*** Opening MATERIAL FOR THE TASK ***

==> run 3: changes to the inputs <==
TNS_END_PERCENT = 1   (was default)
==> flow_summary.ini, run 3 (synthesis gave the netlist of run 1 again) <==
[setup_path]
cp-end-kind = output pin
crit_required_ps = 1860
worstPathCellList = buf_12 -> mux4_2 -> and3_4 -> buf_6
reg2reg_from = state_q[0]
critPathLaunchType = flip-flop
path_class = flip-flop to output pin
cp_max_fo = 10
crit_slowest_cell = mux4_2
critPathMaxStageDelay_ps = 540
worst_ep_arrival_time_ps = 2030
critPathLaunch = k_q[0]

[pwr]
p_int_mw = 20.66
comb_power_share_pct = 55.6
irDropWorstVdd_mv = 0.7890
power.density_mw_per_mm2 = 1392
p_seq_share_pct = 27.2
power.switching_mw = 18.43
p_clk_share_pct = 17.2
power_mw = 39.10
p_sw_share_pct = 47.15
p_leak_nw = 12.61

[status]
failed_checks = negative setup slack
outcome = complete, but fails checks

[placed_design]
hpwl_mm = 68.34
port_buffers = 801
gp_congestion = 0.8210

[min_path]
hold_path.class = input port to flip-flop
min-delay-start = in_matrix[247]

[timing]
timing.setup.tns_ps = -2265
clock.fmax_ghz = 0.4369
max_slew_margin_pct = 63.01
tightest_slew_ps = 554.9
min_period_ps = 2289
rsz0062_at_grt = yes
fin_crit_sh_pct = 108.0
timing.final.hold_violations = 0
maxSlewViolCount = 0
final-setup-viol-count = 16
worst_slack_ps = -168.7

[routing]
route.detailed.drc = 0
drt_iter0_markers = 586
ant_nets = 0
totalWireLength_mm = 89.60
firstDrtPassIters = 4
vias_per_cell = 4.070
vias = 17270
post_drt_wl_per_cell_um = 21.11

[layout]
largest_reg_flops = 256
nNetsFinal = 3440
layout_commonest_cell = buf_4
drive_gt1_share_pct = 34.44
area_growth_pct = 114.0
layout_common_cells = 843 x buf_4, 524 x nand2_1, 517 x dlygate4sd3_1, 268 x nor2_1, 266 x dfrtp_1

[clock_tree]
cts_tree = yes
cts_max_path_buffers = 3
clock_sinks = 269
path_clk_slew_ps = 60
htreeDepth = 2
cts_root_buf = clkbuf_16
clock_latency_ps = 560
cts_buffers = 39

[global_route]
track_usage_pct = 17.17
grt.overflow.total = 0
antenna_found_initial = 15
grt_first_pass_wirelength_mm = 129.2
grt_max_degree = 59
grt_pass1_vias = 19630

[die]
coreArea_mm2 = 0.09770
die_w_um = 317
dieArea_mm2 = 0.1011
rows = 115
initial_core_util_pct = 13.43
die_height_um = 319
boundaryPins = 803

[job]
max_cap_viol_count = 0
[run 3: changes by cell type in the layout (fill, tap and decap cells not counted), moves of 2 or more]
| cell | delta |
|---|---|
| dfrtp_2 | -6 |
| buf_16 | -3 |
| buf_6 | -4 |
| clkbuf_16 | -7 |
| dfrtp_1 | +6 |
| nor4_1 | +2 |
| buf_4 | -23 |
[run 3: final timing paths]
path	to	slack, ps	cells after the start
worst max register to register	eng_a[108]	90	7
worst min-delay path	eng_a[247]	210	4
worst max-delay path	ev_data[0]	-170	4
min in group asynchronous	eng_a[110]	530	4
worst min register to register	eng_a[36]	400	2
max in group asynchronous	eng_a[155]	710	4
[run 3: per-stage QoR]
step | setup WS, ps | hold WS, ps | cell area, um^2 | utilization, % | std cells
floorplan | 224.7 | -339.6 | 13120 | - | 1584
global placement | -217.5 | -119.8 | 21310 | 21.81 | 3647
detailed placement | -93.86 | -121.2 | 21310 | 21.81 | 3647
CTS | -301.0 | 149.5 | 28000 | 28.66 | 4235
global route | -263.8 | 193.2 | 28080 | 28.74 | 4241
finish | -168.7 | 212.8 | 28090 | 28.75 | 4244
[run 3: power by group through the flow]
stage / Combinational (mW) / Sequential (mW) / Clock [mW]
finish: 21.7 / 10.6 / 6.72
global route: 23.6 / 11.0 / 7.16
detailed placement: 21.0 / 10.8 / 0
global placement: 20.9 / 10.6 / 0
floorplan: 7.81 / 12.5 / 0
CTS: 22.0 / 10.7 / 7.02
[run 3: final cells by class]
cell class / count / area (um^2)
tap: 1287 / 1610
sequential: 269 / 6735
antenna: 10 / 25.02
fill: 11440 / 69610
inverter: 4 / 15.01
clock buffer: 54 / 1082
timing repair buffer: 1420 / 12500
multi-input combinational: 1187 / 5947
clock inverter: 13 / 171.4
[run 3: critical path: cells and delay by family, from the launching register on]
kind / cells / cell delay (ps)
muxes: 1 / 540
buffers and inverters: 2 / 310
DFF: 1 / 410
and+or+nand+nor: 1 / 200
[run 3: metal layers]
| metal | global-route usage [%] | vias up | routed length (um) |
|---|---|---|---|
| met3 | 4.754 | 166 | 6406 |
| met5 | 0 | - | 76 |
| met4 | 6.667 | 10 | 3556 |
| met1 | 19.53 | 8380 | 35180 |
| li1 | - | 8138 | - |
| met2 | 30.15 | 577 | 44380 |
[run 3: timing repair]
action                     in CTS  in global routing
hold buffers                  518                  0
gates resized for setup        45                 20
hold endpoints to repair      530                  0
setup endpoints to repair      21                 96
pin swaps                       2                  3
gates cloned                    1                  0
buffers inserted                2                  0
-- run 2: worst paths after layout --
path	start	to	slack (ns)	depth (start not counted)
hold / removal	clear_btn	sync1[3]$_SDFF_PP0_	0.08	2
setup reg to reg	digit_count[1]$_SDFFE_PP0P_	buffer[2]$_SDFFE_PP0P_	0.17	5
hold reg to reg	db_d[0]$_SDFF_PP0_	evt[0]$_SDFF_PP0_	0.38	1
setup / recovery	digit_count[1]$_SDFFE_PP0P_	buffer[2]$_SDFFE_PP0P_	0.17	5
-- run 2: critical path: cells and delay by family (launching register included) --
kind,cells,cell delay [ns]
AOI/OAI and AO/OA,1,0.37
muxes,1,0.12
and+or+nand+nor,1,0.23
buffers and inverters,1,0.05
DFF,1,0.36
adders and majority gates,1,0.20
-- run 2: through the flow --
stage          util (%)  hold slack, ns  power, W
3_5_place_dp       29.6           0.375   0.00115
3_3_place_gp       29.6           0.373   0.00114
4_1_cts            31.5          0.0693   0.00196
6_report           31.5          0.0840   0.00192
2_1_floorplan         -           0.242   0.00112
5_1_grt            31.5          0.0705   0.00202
### src/rtl/clock_phase_pkg.sv
// Shared types and defaults for the clock phase generator.
package clock_phase_pkg;

    typedef enum logic {
        ST_RUN  = 1'b0,
        ST_HALT = 1'b1
    } state_e;

    localparam int DEF_NUM_CH = 4;
    localparam int DEF_CNT_W  = 8;
    localparam int DEF_CH_W   = 3;

    // Packs four half-periods with channel 0 in the least-significant slot.
    function automatic logic [4*DEF_CNT_W-1:0] pack_half4(
        input logic [DEF_CNT_W-1:0] h0,
        input logic [DEF_CNT_W-1:0] h1,
        input logic [DEF_CNT_W-1:0] h2,
        input logic [DEF_CNT_W-1:0] h3
    );
        return {h3, h2, h1, h0};
    endfunction

    localparam logic [4*DEF_CNT_W-1:0] DEF_RST_HALF = pack_half4(8'd1, 8'd2, 8'd2, 8'd4);

endpackage

### src/rtl/clock_phase_channel.sv
// One derived-clock channel: half-period counter with a reload that only lands
// at a phase boundary, so reprogramming never produces a runt pulse.
module clock_phase_channel
    import clock_phase_pkg::*;
#(
    parameter int               CNT_W    = DEF_CNT_W,
    parameter logic [CNT_W-1:0] RST_HALF = CNT_W'(1)
) (
    input  logic             clock_i,
    input  logic             reset_ni,
    input  logic             adv_i,
    input  logic             resync_i,
    input  logic             cfg_we_i,
    input  logic [CNT_W-1:0] cfg_half_i,
    output logic             pending_o,
    output logic             clk_o,
    output logic             tick_o
);

    logic [CNT_W-1:0] cnt_q, cnt_d;
    logic [CNT_W-1:0] half_q, half_d;
    logic [CNT_W-1:0] nxt_q, nxt_d;
    logic [CNT_W-1:0] h_use;
    logic             clk_q, clk_d;
    logic             tick_q, tick_d;
    logic             pend_q, pend_d;
    logic             apply_now;

    always_comb begin
        cnt_d     = cnt_q;
        half_d    = half_q;
        nxt_d     = nxt_q;
        clk_d     = clk_q;
        tick_d    = 1'b0;
        pend_d    = pend_q;
        apply_now = 1'b0;
        h_use     = half_q;

        if (cfg_we_i) begin
            nxt_d  = cfg_half_i;
            pend_d = 1'b1;
        end

        if (resync_i) begin
            cnt_d = '0;
            clk_d = 1'b0;
            if (pend_d) begin
                half_d = nxt_d;
                pend_d = 1'b0;
            end
        end else begin
            // Low and at the start of its phase: safe to swap the half-period now.
            apply_now = pend_q && !clk_q && (cnt_q == '0);
            if (apply_now) begin
                h_use  = nxt_q;
                half_d = nxt_q;
                pend_d = 1'b0;
            end
            if (adv_i) begin
                if (h_use == '0) begin
                    cnt_d = '0;
                    clk_d = 1'b0;
                end else if (cnt_q == h_use - CNT_W'(1)) begin
                    cnt_d  = '0;
                    clk_d  = !clk_q;
                    tick_d = !clk_q;
                    if (clk_q && pend_q) begin
                        half_d = nxt_q;
                        pend_d = 1'b0;
                    end
                end else begin
                    cnt_d = cnt_q + CNT_W'(1);
                end
            end
        end
    end

    always_ff @(posedge clock_i) begin
        if (!reset_ni) begin
            cnt_q  <= '0;
            half_q <= RST_HALF;
            nxt_q  <= '0;
            clk_q  <= 1'b0;
            tick_q <= 1'b0;
            pend_q <= 1'b0;
        end else begin
            cnt_q  <= cnt_d;
            half_q <= half_d;
            nxt_q  <= nxt_d;
            clk_q  <= clk_d;
            tick_q <= tick_d;
            pend_q <= pend_d;
        end
    end

    assign pending_o = pend_q;
    assign clk_o     = clk_q;
    assign tick_o    = tick_q;

endmodule
===== src/rtl/led_frame_rd_ctrl.sv =====
// led_frame_rd_ctrl: reads zone-brightness bytes from a FIFO, packs them into
// one frame word, hands it to the LED driver with valid/ready, then idles for
// an inter-frame gap.
// Ports:
//   rd_clk, rst_n            clock, async active-low reset
//   enable                   start/continue frame reads
//   fifo_empty, fifo_dout    FIFO status and read data (1-cycle read latency)
//   fifo_rd_en               FIFO read strobe
//   frame_data, frame_valid  assembled frame and its valid flag
//   frame_ready              driver accepts the frame
//   byte_cnt, busy           bytes captured in this frame; not idle
//   frame_cnt                accepted frames (wrapping)
//   err_timeout              starvation-abort pulse
// Optional feature: define LED_RD_TIMEOUT_EN to abort a frame starved mid-fill.
module led_frame_rd_ctrl #(
    parameter int BYTES_PER_FRAME = 40,
    parameter int CNT_W           = 6,
    parameter int GAP_CYCLES      = 16,
    parameter int TIMEOUT_CYCLES  = 1024
) (
    input  logic                         rd_clk,
    input  logic                         rst_n,
    input  logic                         enable,
    input  logic                         fifo_empty,
    input  logic [7:0]                   fifo_dout,
    output logic                         fifo_rd_en,
    output logic [8*BYTES_PER_FRAME-1:0] frame_data,
    output logic                         frame_valid,
    input  logic                         frame_ready,
    output logic [CNT_W-1:0]             byte_cnt,
    output logic                         busy,
    output logic [15:0]                  frame_cnt,
    output logic                         err_timeout
);

    localparam logic [CNT_W-1:0] BPF  = CNT_W'(BYTES_PER_FRAME);
    localparam logic [CNT_W-1:0] LAST = CNT_W'(BYTES_PER_FRAME - 1);
    localparam int GAP_W = (GAP_CYCLES > 1) ? $clog2(GAP_CYCLES) : 1;
    localparam logic [GAP_W-1:0] GAP_LAST =
        GAP_W'((GAP_CYCLES > 0) ? GAP_CYCLES - 1 : 0);

    typedef enum logic [1:0] {
        IDLE,
        FILL,
        PRESENT,
        GAP
    } state_t;

    state_t           state;
    state_t           state_nxt;
    logic [CNT_W-1:0] issued;
    logic             rd_pend;
    logic [GAP_W-1:0] gap_cnt;
    logic             last_cap;
    logic             accept;
    logic             gap_done;
    logic             abort;

    // rd_pend marks that fifo_dout carries a byte this cycle
    assign last_cap    = rd_pend && (byte_cnt == LAST);
    assign frame_valid = (state == PRESENT);
    assign accept      = frame_valid && frame_ready;
    assign gap_done    = (gap_cnt == GAP_LAST);
    assign busy        = (state != IDLE);

`ifdef LED_RD_TIMEOUT_EN
    localparam int TO_W = $clog2(TIMEOUT_CYCLES + 1);
    localparam logic [TO_W-1:0] TO_LAST = TO_W'(TIMEOUT_CYCLES - 1);

    logic [TO_W-1:0] starve;
    logic            starving;

    // an empty FIFO implies no read this cycle, so leaving the
    // starving condition is what clears the counter on a read
    assign starving = (state == FILL) && (byte_cnt != '0) && fifo_empty;
    assign abort    = starving && (starve == TO_LAST);

    always_ff @(posedge rd_clk or negedge rst_n) begin
        if (!rst_n) begin
            starve      <= '0;
            err_timeout <= 1'b0;
        end else begin
            err_timeout <= abort;
            if (starving && !abort)
                starve <= starve + 1'b1;
            else
                starve <= '0;
        end
    end
`else
    assign abort       = 1'b0;
    assign err_timeout = 1'b0;
`endif

    always_ff @(posedge rd_clk or negedge rst_n) begin
        if (!rst_n)
            state <= IDLE;
        else
            state <= state_nxt;
    end

    always_comb begin
        state_nxt  = state;
        fifo_rd_en = 1'b0;
        unique case (state)
            IDLE: begin
                if (enable)
                    state_nxt = FILL;
            end
            FILL: begin
                // issued caps reads, so no over-read even if empty drops
                // in the same cycle the last byte lands
                fifo_rd_en = !fifo_empty && (issued < BPF);
                if (abort)
                    state_nxt = enable ? FILL : IDLE;
                else if (last_cap)
                    state_nxt = PRESENT;
            end
            PRESENT: begin
                if (accept) begin
                    if (GAP_CYCLES > 0)
                        state_nxt = GAP;
                    else
                        state_nxt = enable ? FILL : IDLE;
                end
            end
            GAP: begin
                if (gap_done)
                    state_nxt = enable ? FILL : IDLE;
            end
        endcase
    end

    always_ff @(posedge rd_clk or negedge rst_n) begin
        if (!rst_n) begin
            issued     <= '0;
            rd_pend    <= 1'b0;
            byte_cnt   <= '0;
            frame_data <= '0;
            frame_cnt  <= '0;
            gap_cnt    <= '0;
        end else begin
            rd_pend <= fifo_rd_en;
            if (fifo_rd_en)
                issued <= issued + 1'b1;
            if (rd_pend) begin
                frame_data[8*byte_cnt +: 8] <= fifo_dout;
                byte_cnt <= byte_cnt + 1'b1;
            end
            if (abort) begin
                issued   <= '0;
                byte_cnt <= '0;
                rd_pend  <= 1'b0;
            end
            if (accept) begin
                frame_cnt <= frame_cnt + 1'b1;
                byte_cnt  <= '0;
                issued    <= '0;
            end
            if (state == GAP)
                gap_cnt <= gap_cnt + 1'b1;
            else
                gap_cnt <= '0;
        end
    end

endmodule
===== config.mk =====
export PLATFORM = sky130hd
export DESIGN_NAME = mostra_sequencia
export DESIGN_NICKNAME = d
export VERILOG_FILES = /design/src/rtl/mostra_sequencia_pkg.sv /design/src/rtl/mostra_sequencia_temporizador.sv /design/src/rtl/mostra_sequencia.sv
export SDC_FILE = /design/constraint.sdc
export NUM_CORES = 1
export LEC_CHECK = 0
export CORE_MARGIN = 8
export CORE_UTILIZATION = 40
export DETAILED_ROUTE_END_ITERATION = 8
export PLACE_DENSITY_LB_ADDON = 0.12
export SYNTH_ARGS = -nofsm -noshare
export SYNTH_HDL_FRONTEND = slang
export SYNTH_SLANG_ARGS = --single-unit

===== constraint.sdc =====
create_clock -name clock -period 2.1 [get_ports clock]
set_input_delay 0.525 -clock clock [delete_from_list [all_inputs] [get_ports clock]]
set_output_delay 0.525 -clock clock [all_outputs]
set_load 0.005 [all_outputs]

===== src/rtl/mostra_sequencia_pkg.sv =====
// rtl/mostra_sequencia_pkg.sv - state codes and default timing shared with the game top level
package mostra_sequencia_pkg;

    typedef enum logic [2:0] {
        ST_INICIAL = 3'd0,
        ST_CARREGA = 3'd1,
        ST_ACENDE  = 3'd2,
        ST_APAGA   = 3'd3,
        ST_PROXIMO = 3'd4,
        ST_FIM     = 3'd5
    } estado_t;

    localparam int T_ON_PADRAO  = 1000;
    localparam int T_OFF_PADRAO = 500;

endpackage
==> config.mk <==
export PLATFORM = sky130hd
export DESIGN_NAME = div_unit
export DESIGN_NICKNAME = d
export VERILOG_FILES = /design/src/rtl/cpu_defs.sv /design/src/rtl/div_step.sv /design/src/rtl/div_unit.sv
export SDC_FILE = /design/constraint.sdc
export NUM_CORES = 1
export LEC_CHECK = 0
export CAP_MARGIN = 20
export CORE_MARGIN = 2
export CORE_UTILIZATION = 45
export DETAILED_ROUTE_END_ITERATION = 10
export HOLD_SLACK_MARGIN = 0.12
export PLACE_DENSITY = 0.77
export SETUP_SLACK_MARGIN = 0.05
export SYNTH_ARGS = -nofsm -noshare
export SYNTH_HDL_FRONTEND = slang
export SYNTH_SLANG_ARGS = --single-unit
==> constraint.sdc <==
create_clock -name clk -period 3.55 [get_ports clk]
set_input_delay 0.355 -clock clk [delete_from_list [all_inputs] [get_ports clk]]
set_output_delay 0.355 -clock clk [all_outputs]
set_load 0.02 [all_outputs]
==> src/rtl/cpu_defs.sv <==
// Shared CPU definitions: divider state encoding and default datapath width.
package cpu_defs;

    localparam int DIV_WIDTH = 32;

    typedef logic [1:0] div_state_t;

    localparam div_state_t DIV_IDLE = 2'd0;
    localparam div_state_t DIV_CALC = 2'd1;
    localparam div_state_t DIV_SIGN = 2'd2;
    localparam div_state_t DIV_DONE = 2'd3;

endpackage

==> src/rtl/div_step.sv <==
// One restoring-division iteration on magnitudes: shift {rem,quo} left, trial-subtract divisor.
module div_step
    import cpu_defs::*;
#(
    parameter int WIDTH = DIV_WIDTH
) (
    input  logic [WIDTH:0]   rem_i,
    input  logic [WIDTH-1:0] quo_i,
    input  logic [WIDTH:0]   divisor_i,
    output logic [WIDTH:0]   rem_o,
    output logic [WIDTH-1:0] quo_o
);

    logic [WIDTH+1:0] shifted;
    logic             fits;

    always_comb begin
        shifted = {rem_i, quo_i[WIDTH-1]};
        fits    = shifted >= {1'b0, divisor_i};
        quo_o   = {quo_i[WIDTH-2:0], fits};
        // The difference is below the divisor whenever it is kept, so its top bit is always zero.
        rem_o   = fits ? (WIDTH+1)'(shifted - {1'b0, divisor_i}) : shifted[WIDTH:0];
    end

endmodule

==> src/rtl/div_unit.sv <==
// Multicycle signed divider for MIPS DIV: hi_out = remainder, lo_out = quotient.
module div_unit
    import cpu_defs::*;
#(
    parameter int WIDTH = DIV_WIDTH
) (
    input  logic             clk,
    input  logic             reset,
    input  logic             start,
    input  logic [WIDTH-1:0] a_in,
    input  logic [WIDTH-1:0] b_in,
    output logic             busy,
    output logic             done,
    output logic             div_zero,
    output logic [WIDTH-1:0] hi_out,
    output logic [WIDTH-1:0] lo_out
);

    localparam int CNT_W = $clog2(WIDTH) + 1;

    div_state_t       state_q, state_d;
    logic [CNT_W-1:0] cnt_q, cnt_d;
    logic [WIDTH:0]   rem_q, rem_d;
    logic [WIDTH-1:0] quo_q, quo_d;
    logic [WIDTH:0]   divisor_q, divisor_d;
    logic             sign_q_q, sign_q_d;
    logic             sign_r_q, sign_r_d;
    logic             div_zero_q, div_zero_d;
    logic [WIDTH-1:0] hi_q, hi_d;
    logic [WIDTH-1:0] lo_q, lo_d;

    logic [WIDTH:0]   rem_step;
    logic [WIDTH-1:0] quo_step;

    div_step #(.WIDTH(WIDTH)) u_step (
        .rem_i     (rem_q),
        .quo_i     (quo_q),
        .divisor_i (divisor_q),
        .rem_o     (rem_step),
        .quo_o     (quo_step)
    );

    always_comb begin
        state_d    = state_q;
        cnt_d      = cnt_q;
        rem_d      = rem_q;
        quo_d      = quo_q;
        divisor_d  = divisor_q;
        sign_q_d   = sign_q_q;
        sign_r_d   = sign_r_q;
        div_zero_d = div_zero_q;
        hi_d       = hi_q;
        lo_d       = lo_q;

        case (state_q)
            DIV_IDLE: begin
                if (start) begin
                    if (b_in == '0) begin
                        div_zero_d = 1'b1;
                        state_d    = DIV_DONE;
                    end else begin
                        // Unsigned magnitude of -2^(WIDTH-1) is exact in WIDTH bits.
                        quo_d     = a_in[WIDTH-1] ? (~a_in + 1'b1) : a_in;
                        divisor_d = {1'b0, (b_in[WIDTH-1] ? (~b_in + 1'b1) : b_in)};
                        sign_q_d  = a_in[WIDTH-1] ^ b_in[WIDTH-1];
                        sign_r_d  = a_in[WIDTH-1];
                        rem_d     = '0;
                        cnt_d     = '0;
                        state_d   = DIV_CALC;
                    end
                end
            end
            DIV_CALC: begin
                rem_d = rem_step;
                quo_d = quo_step;
                if (cnt_q == CNT_W'(WIDTH - 1)) begin
                    cnt_d   = '0;
                    state_d = DIV_SIGN;
                end else begin
                    cnt_d = cnt_q + 1'b1;
                end
            end
            DIV_SIGN: begin
                lo_d    = sign_q_q ? (~quo_q + 1'b1) : quo_q;
                hi_d    = WIDTH'(sign_r_q ? (~rem_q + 1'b1) : rem_q);
                state_d = DIV_DONE;
            end
            default: begin
                div_zero_d = 1'b0;
                state_d    = DIV_IDLE;
            end
        endcase
    end

    // NOTE: state uses non-blocking assignments with an async active-low reset so an
    // abort takes effect immediately and every flop updates from the same snapshot.
    always_ff @(posedge clk or negedge reset) begin
        if (!reset) begin
            state_q    <= DIV_IDLE;
            cnt_q      <= '0;
            rem_q      <= '0;
            quo_q      <= '0;
            divisor_q  <= '0;
            sign_q_q   <= 1'b0;
            sign_r_q   <= 1'b0;
            div_zero_q <= 1'b0;
            hi_q       <= '0;
            lo_q       <= '0;
        end else begin
            state_q    <= state_d;
            cnt_q      <= cnt_d;
            rem_q      <= rem_d;
            quo_q      <= quo_d;
            divisor_q  <= divisor_d;
            sign_q_q   <= sign_q_d;
            sign_r_q   <= sign_r_d;
            div_zero_q <= div_zero_d;
            hi_q       <= hi_d;
            lo_q       <= lo_d;
        end
    end

    assign busy     = (state_q == DIV_CALC) || (state_q == DIV_SIGN);
    assign done     = (state_q == DIV_DONE);
    assign div_zero = div_zero_q;
    assign hi_out   = hi_q;
    assign lo_out   = lo_q;

endmodule
## config.mk

```make
export PLATFORM = sky130hd
export DESIGN_NAME = pipe_if_stage_flat
export DESIGN_NICKNAME = d
export VERILOG_FILES = /design/src/rtl/pipe_if_stage_if.sv /design/src/rtl/pipe_if_stage.sv /design/src/flat_wrapper.sv
export SDC_FILE = /design/constraint.sdc
export NUM_CORES = 1
export LEC_CHECK = 0
export CAP_MARGIN = 20
export CORE_AREA = 2 2 202 204
export DETAILED_ROUTE_END_ITERATION = 16
export DIE_AREA = 0 0 204 206
export GPL_TIMING_DRIVEN = 0
export PLACE_DENSITY = 0.46
export SETUP_SLACK_MARGIN = 0.2
export SYNTH_ARGS = -nofsm -noshare
export SYNTH_HDL_FRONTEND = slang
export SYNTH_SLANG_ARGS = --single-unit
```

## constraint.sdc

```tcl
create_clock -name clock -period 2.3 [get_ports clock]
set_input_delay 0.345 -clock clock [delete_from_list [all_inputs] [get_ports clock]]
set_output_delay 0.345 -clock clock [all_outputs]
set_load 0.02 [all_outputs]
```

*** Closing MATERIAL FOR THE TASK ***

> **WHAT THE TASK ASKS**
Search the entries above for "family". Return every line that has it.

> **EXERCISE SOLUTION**
[run 3: critical path: cells and delay by family, from the launching register on]
-- run 2: critical path: cells and delay by family (launching register included) --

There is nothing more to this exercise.